Los exmilitares Jorge Eduardo Acosta y Alfredo Astiz fueron hoy condenados a prisión perpetua en un juicio por crímenes de lesa humanidad en Argentina y que se ha centrado en crímenes cometidos en la Escuela de Mecánica de la Armada (ESMA) durante la última dictadura (1976-1983).

Tras cinco años de audiencias y al dar inicio a la lectura de su veredicto, el Tribunal Oral Federal 5, de Buenos Aires, anunció su decisión de condenar a reclusión perpetua a Jorge Eduardo “el Tigre” Acosta, excapitán de fragata y exjefe de Inteligencia y del Grupo de Tareas de la ESMA.

Los jueces también resolvieron condenar a prisión perpetua al excapitán de la Armada y agente de inteligencia Alfredo Astiz, conocido como el “Ángel Rubio” o el “Ángel de la muerte”.

El tribunal proseguía en la tarde de hoy con la lectura de su sentencia en este histórico juicio, en que están acusadas un total de 54 personas, entre ellas el excapitán de corbeta Ricardo Miguel Cavallo y el piloto de la línea aérea holandesa Transavia y marino retirado Julio César Poch, ambos extraditados desde España.

Los acusados, entre quienes también hay civiles, están procesados por 789 hechos de secuestros, torturas y homicidios cometidos en la ESMA, donde funcionó la mayor cárcel clandestina del régimen de facto y en la que se calcula que estuvieron detenidas ilegalmente cerca de 5.000 personas.

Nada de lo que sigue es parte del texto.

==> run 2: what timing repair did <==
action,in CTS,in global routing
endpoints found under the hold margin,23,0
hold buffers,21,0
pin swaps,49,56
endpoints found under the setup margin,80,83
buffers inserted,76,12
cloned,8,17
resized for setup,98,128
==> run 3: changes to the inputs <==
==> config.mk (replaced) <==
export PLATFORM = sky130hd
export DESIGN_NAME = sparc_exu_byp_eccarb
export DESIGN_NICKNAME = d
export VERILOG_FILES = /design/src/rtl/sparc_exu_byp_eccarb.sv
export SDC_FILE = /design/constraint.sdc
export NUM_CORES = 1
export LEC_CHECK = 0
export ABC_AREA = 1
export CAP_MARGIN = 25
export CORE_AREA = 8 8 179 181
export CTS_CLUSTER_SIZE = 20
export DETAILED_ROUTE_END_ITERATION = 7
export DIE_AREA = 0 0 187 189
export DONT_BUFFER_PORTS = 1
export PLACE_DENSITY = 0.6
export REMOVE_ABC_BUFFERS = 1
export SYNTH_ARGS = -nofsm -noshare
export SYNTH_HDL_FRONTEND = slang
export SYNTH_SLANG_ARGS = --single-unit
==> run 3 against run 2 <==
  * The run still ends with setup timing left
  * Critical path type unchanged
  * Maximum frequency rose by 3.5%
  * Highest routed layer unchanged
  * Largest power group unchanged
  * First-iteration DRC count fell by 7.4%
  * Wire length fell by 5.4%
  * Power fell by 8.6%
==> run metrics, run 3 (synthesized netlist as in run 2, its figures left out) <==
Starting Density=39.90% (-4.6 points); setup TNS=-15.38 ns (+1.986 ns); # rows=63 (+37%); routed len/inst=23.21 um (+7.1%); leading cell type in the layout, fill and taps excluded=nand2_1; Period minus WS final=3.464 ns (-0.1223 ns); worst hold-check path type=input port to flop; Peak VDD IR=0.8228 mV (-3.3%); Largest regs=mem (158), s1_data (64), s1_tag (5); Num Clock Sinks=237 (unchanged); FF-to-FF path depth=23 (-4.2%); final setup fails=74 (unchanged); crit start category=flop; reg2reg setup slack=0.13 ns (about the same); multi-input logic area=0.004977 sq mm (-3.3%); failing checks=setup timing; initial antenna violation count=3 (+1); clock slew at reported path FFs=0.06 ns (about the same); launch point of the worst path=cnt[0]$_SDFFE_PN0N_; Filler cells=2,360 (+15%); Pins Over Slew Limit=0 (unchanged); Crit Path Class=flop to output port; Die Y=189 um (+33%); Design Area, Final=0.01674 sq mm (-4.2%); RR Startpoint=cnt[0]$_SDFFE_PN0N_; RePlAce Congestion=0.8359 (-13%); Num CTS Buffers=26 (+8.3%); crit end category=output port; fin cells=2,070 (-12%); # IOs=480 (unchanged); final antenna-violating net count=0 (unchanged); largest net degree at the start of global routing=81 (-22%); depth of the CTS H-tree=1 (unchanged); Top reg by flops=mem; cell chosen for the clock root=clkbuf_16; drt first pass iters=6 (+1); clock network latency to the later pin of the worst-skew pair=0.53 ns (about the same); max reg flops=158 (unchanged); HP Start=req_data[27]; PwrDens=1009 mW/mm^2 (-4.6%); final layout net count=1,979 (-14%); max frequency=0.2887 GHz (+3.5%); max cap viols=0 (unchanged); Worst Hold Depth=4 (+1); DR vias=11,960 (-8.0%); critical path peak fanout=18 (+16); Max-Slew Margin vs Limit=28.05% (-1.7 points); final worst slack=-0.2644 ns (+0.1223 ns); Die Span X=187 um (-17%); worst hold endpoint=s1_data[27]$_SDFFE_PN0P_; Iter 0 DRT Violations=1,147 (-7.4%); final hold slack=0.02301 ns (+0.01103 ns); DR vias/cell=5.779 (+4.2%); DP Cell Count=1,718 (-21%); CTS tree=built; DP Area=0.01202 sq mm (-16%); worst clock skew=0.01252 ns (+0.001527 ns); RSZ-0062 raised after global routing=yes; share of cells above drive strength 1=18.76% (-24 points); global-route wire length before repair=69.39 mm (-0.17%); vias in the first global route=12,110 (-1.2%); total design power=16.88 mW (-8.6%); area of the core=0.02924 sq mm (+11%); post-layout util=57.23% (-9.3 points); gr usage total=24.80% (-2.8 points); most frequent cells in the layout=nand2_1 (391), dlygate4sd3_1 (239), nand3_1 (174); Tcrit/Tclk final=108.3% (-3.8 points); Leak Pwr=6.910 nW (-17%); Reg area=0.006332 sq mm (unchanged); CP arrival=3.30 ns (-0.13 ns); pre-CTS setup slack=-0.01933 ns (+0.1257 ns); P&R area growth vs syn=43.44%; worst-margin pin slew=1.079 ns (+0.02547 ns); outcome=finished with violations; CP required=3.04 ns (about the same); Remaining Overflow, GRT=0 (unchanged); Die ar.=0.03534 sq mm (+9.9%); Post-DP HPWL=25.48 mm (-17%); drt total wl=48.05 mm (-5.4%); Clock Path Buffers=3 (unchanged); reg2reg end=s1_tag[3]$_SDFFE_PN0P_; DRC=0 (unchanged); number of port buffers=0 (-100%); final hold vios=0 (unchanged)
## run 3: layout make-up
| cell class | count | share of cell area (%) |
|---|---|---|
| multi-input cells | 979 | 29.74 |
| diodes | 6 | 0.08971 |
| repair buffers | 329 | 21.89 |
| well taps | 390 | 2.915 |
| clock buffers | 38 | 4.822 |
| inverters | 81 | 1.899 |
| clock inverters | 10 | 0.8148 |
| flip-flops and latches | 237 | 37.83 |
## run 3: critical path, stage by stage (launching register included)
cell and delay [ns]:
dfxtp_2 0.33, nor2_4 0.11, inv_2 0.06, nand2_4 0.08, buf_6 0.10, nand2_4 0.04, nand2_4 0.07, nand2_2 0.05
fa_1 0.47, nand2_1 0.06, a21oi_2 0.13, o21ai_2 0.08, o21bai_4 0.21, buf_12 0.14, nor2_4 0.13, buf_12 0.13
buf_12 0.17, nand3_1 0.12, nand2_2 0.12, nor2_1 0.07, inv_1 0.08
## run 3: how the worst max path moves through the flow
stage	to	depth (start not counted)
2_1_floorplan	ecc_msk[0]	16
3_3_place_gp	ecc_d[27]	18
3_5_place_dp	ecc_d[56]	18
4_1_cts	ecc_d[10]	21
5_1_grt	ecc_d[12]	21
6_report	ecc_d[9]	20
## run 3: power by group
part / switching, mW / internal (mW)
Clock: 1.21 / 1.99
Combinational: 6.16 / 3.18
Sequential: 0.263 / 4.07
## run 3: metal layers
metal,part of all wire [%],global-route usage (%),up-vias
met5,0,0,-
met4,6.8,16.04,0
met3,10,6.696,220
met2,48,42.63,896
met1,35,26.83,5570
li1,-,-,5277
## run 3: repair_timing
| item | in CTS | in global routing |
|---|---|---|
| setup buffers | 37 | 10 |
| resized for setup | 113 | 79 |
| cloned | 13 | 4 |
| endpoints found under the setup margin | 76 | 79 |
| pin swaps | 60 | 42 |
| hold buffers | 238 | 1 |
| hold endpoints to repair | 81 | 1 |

El tribunal dictaminó en su sentencia que todos estos delitos son crímenes de “esa humanidad” y “por ende son imprescriptibles”.

Los jueces condenaron a prisión perpetua a Acosta y Astiz por centenares de hechos, aunque en el caso del primero fue absuelto por 58 casos y el segundo fue absuelto en 50 casos.

El tribunal también condenó a prisión perpetua a Mario Daniel Arru, Randolfo Agusti Scacchi y Juan Antonio Azic, a 13 años de cárcel a Juan Arturo Alomar y a 8 años y medio de prisión a Paulino Omar Altamira, pero absolvió al economista Juan Ernesto Alemann, exsecretario de Hacienda del gobierno dictatorial.

Se prevé que la lectura de todo el veredicto se extenderá por varias horas.

Este es el tercer juicio que se realiza por delitos cometidos en la ESMA, pero ha sido el más prolongado de ellos, con cinco años de audiencias, y por la cantidad de imputados, los casos comprendidos y el números de testigos que han declarado -entre ellos 400 sobrevivientes- es considerado el mayor proceso por delitos en la dictadura celebrado hasta ahora por la Justicia penal en Argentina.